On safety, weaponization of “safety” concepts

In this video, I talk about the “gap,” “safety” as an internal experience of the “real,” labeling, and how we can more effectively notice and verbalize in ourselves our experience, needs, and internal sensations as it relates to safety.

The Irish, instead of saying “I’m sad” will say “I have a sadness.” Similarly, we can talk about anxiety, depression in this way. Either, “I’m anxious” or “my brain is doing a thing, I am having an anxiety.” With others, sometimes we say “You made me mad” instead of “I am having a reaction to what you’re doing, I am feeling an anger (which I recognize as tension in my muscles, a fight-reaction, etc).”

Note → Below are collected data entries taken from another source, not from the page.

===== src/hw/alu.sv =====
// arithmetic, logic, shift, compare and branch-condition results
`timescale 1ns/100ps

module alu (
  input  core_pkg::word_t     a,
  input  core_pkg::word_t     b,
  input  rv_isa_pkg::alu_op_e op,
  output core_pkg::word_t     result
);
  import rv_isa_pkg::*;

  logic [4:0] shamt;
  logic       lt_s;
  logic       lt_u;
  logic       eq;

  assign shamt = b[4:0];
  assign lt_s  = $signed(a) < $signed(b);
  assign lt_u  = a < b;
  assign eq    = a == b;

  always_comb begin
    case (op)
      ALU_ADD:    result = a + b;
      ALU_SUB:    result = a - b;
      ALU_SLL:    result = a << shamt;
      ALU_SLT:    result = {31'b0, lt_s};
      ALU_SLTU:   result = {31'b0, lt_u};
      ALU_XOR:    result = a ^ b;
      ALU_SRL:    result = a >> shamt;
      ALU_SRA:    result = $signed(a) >>> shamt;
      ALU_OR:     result = a | b;
      ALU_AND:    result = a & b;
      // branch conditions
      ALU_BEQ:    result = {31'b0, eq};
      ALU_BNE:    result = {31'b0, !eq};
      ALU_BLT:    result = {31'b0, lt_s};
      ALU_BGE:    result = {31'b0, !lt_s};
      ALU_BLTU:   result = {31'b0, lt_u};
      ALU_BGEU:   result = {31'b0, !lt_u};
      // lui
      ALU_PASS_B: result = b;
      default:    result = '0;
    endcase
  end

endmodule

What I want to suggest here is that we can do the same with our conception of safety. In establishing our own bodily sensations and experience of safety, we can start to verbalize this as “I am having a safety” or “I am having an un-safety” in this particular situation, moment, in this relationship. Rather than saying “You’re un-safe,” we can talk about how, from our own experience, my body / my brain is telling me a thing. We can notice our own experience, be open and curious with it. In this space of openness and curiosity with ourselves, we can then extend this to other people. The alternative can be, in the social milieu we are in (where counseling is generally and openly accepted, hooray!) these terms are weaponized, used as pejorative labels — “You’re toxic,” “You’re bad,” “You’re abusive.”

I invite you to taking the internal space, noticing and being curious about your own experience in the moment, and in this openness and curiosity (and compassion), engage with others in the same way.